Dr. Nguyen, looking at this, you are also a co-author of something called “Bowel surgery for endometriosis”. I assume this is where we start talking about the adjacent organs that are being impacted.

From what we've heard, the delay in diagnosis can create a lot of other issues. If you could provide for me some timelines.... We started this conversation an hour and a half ago. It's six months to be seen and a year for surgery. There are all of these things and the time frame is very difficult.

When would we start seeing the adjacent organs been impacted by endometriosis? When we talk of one in 10 women having endometriosis, what are those statistics when it comes to secondary organs?

9:10 p.m.

Co-Director, Endometriosis Centre for the Advancement of Research and Surgery, McGill University Health Centre

Dr. Dong Bach Nguyen

That's a very good question.

It's hard to know, because many women with endometriosis are very asymptomatic. That even means that people who have horrible disease—when we enter the pelvis, they have stage four endometriosis—may be asymptomatic. They may have no symptoms.

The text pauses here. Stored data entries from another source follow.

===== src/rtl/core/nsfm_pkg.sv =====
`timescale 1ns / 1ps
`default_nettype none
// ----------------------------------------------------------------------------
// nsfm_pkg
// shared types, constants and float helpers of the nan-skipping float mean
// ----------------------------------------------------------------------------
package nsfm_pkg;

	localparam int COUNT_WIDTH_DEF = 24;
	localparam int VCOUNT_W        = 24;
	localparam int EXT_W           = 27;
	localparam int DIV_STEPS       = 26;
	localparam logic [31:0] QNAN   = 32'h7FC00000;
	localparam logic [30:0] INF_MAG = 31'h7F800000;

	typedef struct packed {
		logic [31:0] value_bits;
		logic        end_of_set;
	} sample_t;

	typedef struct packed {
		logic [31:0]         mean_bits;
		logic [VCOUNT_W-1:0] valid_count;
	} result_t;

	typedef struct packed {
		logic load;
		logic align;
		logic sum;
		logic norm;
		logic commit;
		logic cvt;
		logic crnd;
		logic dset;
		logic div_step;
		logic dfin;
		logic dpack;
	} cmd_t;

	typedef struct packed {
		logic last;
		logic out_full;
	} stat_t;

	function automatic logic is_nan(input logic [31:0] b);
		return (b[30:23] == 8'hFF) && (b[22:0] != 23'd0);
	endfunction

	// right shift keeping everything shifted out in the sticky bit
	function automatic logic [EXT_W-1:0] shr_sticky(input logic [EXT_W-1:0] v,
			input logic [4:0] amt);
		logic [EXT_W-1:0] sh;
		logic [EXT_W-1:0] mask;
		logic lost;
		sh   = v >> amt;
		mask = ~({EXT_W{1'b1}} << amt);
		lost = |(v & mask);
		return {sh[EXT_W-1:1], sh[0] | lost};
	endfunction

	function automatic logic [4:0] lzc27(input logic [26:0] v);
		logic [4:0] n;
		logic found;
		n     = '0;
		found = 1'b0;
		for (int i = 26; i >= 0; i--) begin
			if (!found) begin
				if (v[i])
					found = 1'b1;
				else
					n = n + 5'd1;
			end
		end
		return n;
	endfunction

	function automatic logic [4:0] lzc24(input logic [23:0] v);
		logic [4:0] n;
		logic found;
		n     = '0;
		found = 1'b0;
		for (int i = 23; i >= 0; i--) begin
			if (!found) begin
				if (v[i])
					found = 1'b1;
				else
					n = n + 5'd1;
			end
		end
		return n;
	endfunction

	function automatic logic [4:0] lzc32(input logic [31:0] v);
		logic [4:0] n;
		logic found;
		n     = '0;
		found = 1'b0;
		for (int i = 31; i >= 1; i--) begin
			if (!found) begin
				if (v[i])
					found = 1'b1;
				else
					n = n + 5'd1;
			end
		end
		return n;
	endfunction

	// round to nearest even; a mantissa carry ripples into the exponent field
	function automatic logic [31:0] round_pack(input logic sign,
			input logic [EXT_W-1:0] ext, input logic [7:0] expf);
		logic inc;
		logic [30:0] mag;
		inc = ext[2] & (ext[1] | ext[0] | ext[3]);
		mag = {expf, ext[25:3]} + {30'd0, inc};
		return {sign, mag};
	endfunction

endpackage
`default_nettype wire


===== src/rtl/core/nsfm_ctrl.sv =====
`timescale 1ns / 1ps
`default_nettype none
// ----------------------------------------------------------------------------
// nsfm_ctrl
// sequencer: accumulate steps per item, convert and divide at end of set
// ----------------------------------------------------------------------------
module nsfm_ctrl (
	input  wire logic           clk,
	input  wire logic           arst_n,
	input  wire logic           sample_valid,
	output logic                sample_stall,
	input  wire nsfm_pkg::stat_t stat,
	output nsfm_pkg::cmd_t      cmd
);

	typedef enum logic [10:0] {
		ST_IDLE  = 11'b000_0000_0001,
		ST_ALIGN = 11'b000_0000_0010,
		ST_SUM   = 11'b000_0000_0100,
		ST_NORM  = 11'b000_0000_1000,
		ST_ROUND = 11'b000_0001_0000,
		ST_CVT   = 11'b000_0010_0000,
		ST_CRND  = 11'b000_0100_0000,
		ST_DSET  = 11'b000_1000_0000,
		ST_DIV   = 11'b001_0000_0000,
		ST_DFIN  = 11'b010_0000_0000,
		ST_DPACK = 11'b100_0000_0000
	} state_t;

	state_t state_q, state_d;
	logic [4:0] step_q;

	assign sample_stall = (state_q != ST_IDLE);

	always_comb begin
		cmd          = '0;
		state_d      = state_q;
		cmd.load     = (state_q == ST_IDLE) && sample_valid;
		case (state_q)
			ST_IDLE: begin
				if (sample_valid)
					state_d = ST_ALIGN;
			end
			ST_ALIGN: begin
				cmd.align = 1'b1;
				state_d   = ST_SUM;
			end
			ST_SUM: begin
				cmd.sum = 1'b1;
				state_d = ST_NORM;
			end
			ST_NORM: begin
				cmd.norm = 1'b1;
				state_d  = ST_ROUND;
			end
			ST_ROUND: begin
				cmd.commit = 1'b1;
				state_d    = stat.last ? ST_CVT : ST_IDLE;
			end
			ST_CVT: begin
				cmd.cvt = 1'b1;
				state_d = ST_CRND;
			end
			ST_CRND: begin
				cmd.crnd = 1'b1;
				state_d  = ST_DSET;
			end
			ST_DSET: begin
				cmd.dset = 1'b1;
				state_d  = ST_DIV;
			end
			ST_DIV: begin
				cmd.div_step = 1'b1;
				if (step_q == 5'(nsfm_pkg::DIV_STEPS - 1))
					state_d = ST_DFIN;
			end
			ST_DFIN: begin
				cmd.dfin = 1'b1;
				state_d  = ST_DPACK;
			end
			ST_DPACK: begin
				if (!stat.out_full) begin
					cmd.dpack = 1'b1;
					state_d   = ST_IDLE;
				end
			end
			default: begin
				state_d = ST_IDLE;
			end
		endcase
	end

	always_ff @(posedge clk or negedge arst_n) begin
		if (!arst_n) begin
			state_q <= ST_IDLE;
			step_q  <= '0;
		end else begin
			state_q <= state_d;
			if (state_q == ST_DIV)
				step_q <= step_q + 5'd1;
			else
				step_q <= '0;
		end
	end

endmodule
`default_nettype wire


===== src/rtl/core/nsfm_dp.sv =====
`timescale 1ns / 1ps
`default_nettype none
// ----------------------------------------------------------------------------
// nsfm_dp
// float accumulator, count converter, bit-serial divider and result register
// ----------------------------------------------------------------------------
module nsfm_dp #(
	parameter int COUNT_WIDTH = nsfm_pkg::COUNT_WIDTH_DEF
) (
	input  wire logic             clk,
	input  wire logic             arst_n,
	input  wire nsfm_pkg::sample_t sample,
	input  wire nsfm_pkg::cmd_t   cmd,
	output nsfm_pkg::stat_t       stat,
	output logic                  result_valid,
	input  wire logic             result_stall,
	output nsfm_pkg::result_t     result
);

	localparam int EW = nsfm_pkg::EXT_W;

	// accumulator state
	logic [31:0]            sum_q;
	logic [COUNT_WIDTH-1:0] count_q;
	logic [31:0]            x_q;
	logic                   last_q;

	// adder working registers
	logic [EW-1:0] ml_q, ms_q, ext_q;
	logic [7:0]    el_q, expf_q;
	logic          sign_q, sub_q, zsign_q, spec_q, skip_q, zero_q, ovf_q;
	logic [31:0]   spec_val_q;
	logic [EW:0]   s_q;

	// divider working registers
	logic [31:0]       nc_q;
	logic [5:0]        pc_q;
	logic [23:0]       ma_q, mc_q;
	logic signed [9:0] ea_q, er_q;
	logic [24:0]       rem_q;
	logic [25:0]       quo_q;
	logic [EW-1:0]     dext_q;
	logic [7:0]        dexp_q;

	logic                  res_valid_q;
	nsfm_pkg::result_t     res_q;

	assign result_valid  = res_valid_q;
	assign result        = res_q;
	assign stat.last     = last_q;
	assign stat.out_full = res_valid_q & result_stall;

	// align: larger magnitude first, smaller shifted down
	logic        a_ge;
	logic [31:0] lg, sm;
	logic [7:0]  el, es, dexp;
	logic [4:0]  amt;
	logic        a_nan, a_inf, b_inf;

	always_comb begin
		a_ge  = sum_q[30:0] >= x_q[30:0];
		lg    = a_ge ? sum_q : x_q;
		sm    = a_ge ? x_q : sum_q;
		el    = (lg[30:23] == 8'd0) ? 8'd1 : lg[30:23];
		es    = (sm[30:23] == 8'd0) ? 8'd1 : sm[30:23];
		dexp  = el - es;
		amt   = (dexp > 8'd27) ? 5'd27 : dexp[4:0];
		a_nan = nsfm_pkg::is_nan(sum_q);
		a_inf = sum_q[30:0] == nsfm_pkg::INF_MAG;
		b_inf = x_q[30:0] == nsfm_pkg::INF_MAG;
	end

	// normalize after add
	logic [4:0]    lz;
	logic [7:0]    lim, sh8;
	logic [EW-1:0] next_ext;
	logic [8:0]    next_e;

	always_comb begin
		lz  = nsfm_pkg::lzc27(s_q[EW-1:0]);
		lim = el_q - 8'd1;
		sh8 = ({3'd0, lz} < lim) ? {3'd0, lz} : lim;
		if (s_q[EW]) begin
			next_ext = {s_q[EW:2], s_q[1] | s_q[0]};
			next_e   = {1'b0, el_q} + 9'd1;
		end else begin
			next_ext = s_q[EW-1:0] << sh8[4:0];
			next_e   = {1'b0, el_q} - {1'b0, sh8};
		end
	end

	logic [31:0] add_res;
	always_comb begin
		if (spec_q)
			add_res = spec_val_q;
		else if (zero_q)
			add_res = {zsign_q, 31'd0};
		else if (ovf_q)
			add_res = {sign_q, nsfm_pkg::INF_MAG};
		else
			add_res = nsfm_pkg::round_pack(sign_q, ext_q, expf_q);
	end

	// count and sum unpacking for the divide
	logic [31:0] cnt32;
	logic [4:0]  clz, slz;
	logic [23:0] smant;
	logic [23:0] cmant;
	logic        cinc;
	logic [24:0] cm25;
	logic        lt;
	logic [24:0] rdiff;
	logic        ge;
	logic signed [9:0] bexp;
	logic [5:0]  damt;

	always_comb begin
		cnt32 = 32'(count_q);
		clz   = nsfm_pkg::lzc32(cnt32);
		smant = {1'b0, sum_q[22:0]};
		slz   = nsfm_pkg::lzc24(smant);
		cmant = nc_q[31:8];
		cinc  = nc_q[7] & ((|nc_q[6:0]) | cmant[0]);
		cm25  = {1'b0, cmant} + {24'd0, cinc};
		lt    = ma_q < mc_q;
		ge    = rem_q >= {1'b0, mc_q};
		rdiff = ge ? (rem_q - {1'b0, mc_q}) : rem_q;
		bexp  = er_q + 10'sd127;
		damt  = 6'(10'sd1 - bexp);
	end

	logic        div_special;
	logic [31:0] div_res;
	always_comb begin
		div_special = 1'b1;
		if ((count_q == '0) || nsfm_pkg::is_nan(sum_q))
			div_res = nsfm_pkg::QNAN;
		else if (sum_q[30:0] == nsfm_pkg::INF_MAG)
			div_res = sum_q;
		else if (sum_q[30:0] == 31'd0)
			div_res = sum_q;
		else begin
			div_special = 1'b0;
			div_res     = nsfm_pkg::round_pack(sum_q[31], dext_q, dexp_q);
		end
	end

	always_ff @(posedge clk or negedge arst_n) begin
		if (!arst_n) begin
			sum_q       <= '0;
			count_q     <= '0;
			res_valid_q <= 1'b0;
		end else begin
			if (cmd.commit && !skip_q) begin
				sum_q <= add_res;
				if (count_q != '1)
					count_q <= count_q + COUNT_WIDTH'(1);
			end
			if (cmd.dpack) begin
				sum_q       <= '0;
				count_q     <= '0;
				res_valid_q <= 1'b1;
			end else if (res_valid_q && !result_stall) begin
				res_valid_q <= 1'b0;
			end
		end
	end

	always_ff @(posedge clk) begin
		if (cmd.load) begin
			x_q    <= sample.value_bits;
			last_q <= sample.end_of_set;
		end
		if (cmd.align) begin
			ml_q       <= {|lg[30:23], lg[22:0], 3'd0};
			ms_q       <= nsfm_pkg::shr_sticky({|sm[30:23], sm[22:0], 3'd0}, amt);
			el_q       <= el;
			sign_q     <= lg[31];
			sub_q      <= sum_q[31] ^ x_q[31];
			zsign_q    <= sum_q[31] & x_q[31];
			skip_q     <= nsfm_pkg::is_nan(x_q);
			spec_q     <= a_nan | a_inf | b_inf;
			spec_val_q <= (a_nan || (a_inf && b_inf && (sum_q[31] != x_q[31]))) ?
				nsfm_pkg::QNAN : (a_inf ? sum_q : x_q);
		end
		if (cmd.sum)
			s_q <= sub_q ? ({1'b0, ml_q} - {1'b0, ms_q}) : ({1'b0, ml_q} + {1'b0, ms_q});
		if (cmd.norm) begin
			ext_q  <= next_ext;
			zero_q <= (s_q == '0);
			ovf_q  <= next_e >= 9'd255;
			expf_q <= next_ext[EW-1] ? next_e[7:0] : 8'd0;
		end
		if (cmd.cvt) begin
			nc_q <= cnt32 << clz;
			pc_q <= 6'd31 - {1'b0, clz};
			if (sum_q[30:23] == 8'd0) begin
				ma_q <= smant << slz;
				ea_q <= -10'sd126 - $signed({5'd0, slz});
			end else begin
				ma_q <= {1'b1, sum_q[22:0]};
				ea_q <= $signed({2'd0, sum_q[30:23]}) - 10'sd127;
			end
		end
		if (cmd.crnd) begin
			if (cm25[24]) begin
				mc_q <= 24'h800000;
				pc_q <= pc_q + 6'd1;
			end else begin
				mc_q <= cm25[23:0];
			end
		end
		if (cmd.dset) begin
			rem_q <= lt ? {ma_q, 1'b0} : {1'b0, ma_q};
			er_q  <= ea_q - $signed({4'd0, pc_q}) - $signed({9'd0, lt});
			quo_q <= '0;
		end
		if (cmd.div_step) begin
			rem_q <= {rdiff[23:0], 1'b0};
			quo_q <= {quo_q[24:0], ge};
		end
		if (cmd.dfin) begin
			if (bexp > 10'sd0) begin
				dext_q <= {quo_q, |rem_q};
				dexp_q <= bexp[7:0];
			end else begin
				dext_q <= nsfm_pkg::shr_sticky({quo_q, |rem_q},
					(damt > 6'd27) ? 5'd27 : damt[4:0]);
				dexp_q <= 8'd0;
			end
		end
		if (cmd.dpack) begin
			res_q.mean_bits   <= (div_special || !nsfm_pkg::is_nan(div_res)) ?
				div_res : nsfm_pkg::QNAN;
			res_q.valid_count <= cnt32[nsfm_pkg::VCOUNT_W-1:0];
		end
	end

endmodule
`default_nettype wire


===== src/rtl/core/nan_skipping_float_mean_core.sv =====
`timescale 1ns / 1ps
`default_nettype none
// ----------------------------------------------------------------------------
// nan_skipping_float_mean_core
// nan-skipping mean of binary32 samples, one result per set
// ----------------------------------------------------------------------------
// Each sample item passes through accept, align, add, normalize and round on
// the single shared float adder; NaN samples pass through the same steps and
// leave sum and count untouched. The item flagged end_of_set then goes on
// through count conversion, divide setup, a bit-serial restoring divider
// producing one quotient bit per cycle, then finish and pack.
// The pack step waits for as long as the previous mean is still held and
// stalled in the output register, and the input stays stalled meanwhile.
// The result sits in an output register, so a new set can start while the
// previous mean still waits to be taken. An empty or NaN set yields 7FC00000.
// ----------------------------------------------------------------------------
module nan_skipping_float_mean_core #(
	parameter int COUNT_WIDTH = nsfm_pkg::COUNT_WIDTH_DEF
) (
	input  wire logic              clk,
	input  wire logic              arst_n,
	// sample channel
	input  wire logic              sample_valid,
	output logic                   sample_stall,
	input  wire nsfm_pkg::sample_t sample,
	// result channel
	output logic                   result_valid,
	input  wire logic              result_stall,
	output nsfm_pkg::result_t      result
);

	// controller to datapath commands and status back
	nsfm_pkg::cmd_t  cmd;
	nsfm_pkg::stat_t stat;

	nsfm_ctrl u_ctrl (
		.clk          (clk),
		.arst_n       (arst_n),
		.sample_valid (sample_valid),
		.sample_stall (sample_stall),
		.stat         (stat),
		.cmd          (cmd)
	);

	nsfm_dp #(
		.COUNT_WIDTH (COUNT_WIDTH)
	) u_dp (
		.clk          (clk),
		.arst_n       (arst_n),
		.sample       (sample),
		.cmd          (cmd),
		.stat         (stat),
		.result_valid (result_valid),
		.result_stall (result_stall),
		.result       (result)
	);

endmodule
`default_nettype wire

That being said, if we look at studies, probably 15% to 20% of endometriosis cases are more severe, so they're stage three to four. Among those people, it's hard to say when they first developed the severity of the disease, because often, we catch it when it's already severe or when it's superficial. We don't have enough data to follow and see what the timeline is that it takes for someone with superficial endometriosis to develop something more severe.

Every person is different. Endometriosis in some women recurs very quickly after surgery, versus other people, who don't see it recur. I think all of this points toward the need to have more funding for research so that we can elucidate these answers and give better care for patients.

9:10 p.m.

Conservative

Karen Vecchio Conservative Elgin—Middlesex—London, ON

We've all spoken a lot about pelvic pain today. I'm sure that many of us women in this room have had what we would see as cramps, muscular cramps.

When you talk about this pelvic pain, is it similar to the cramping that one would get during a period or the severity of that type of cramping?

How would someone know the difference between pelvic pain and five-day pain during their period?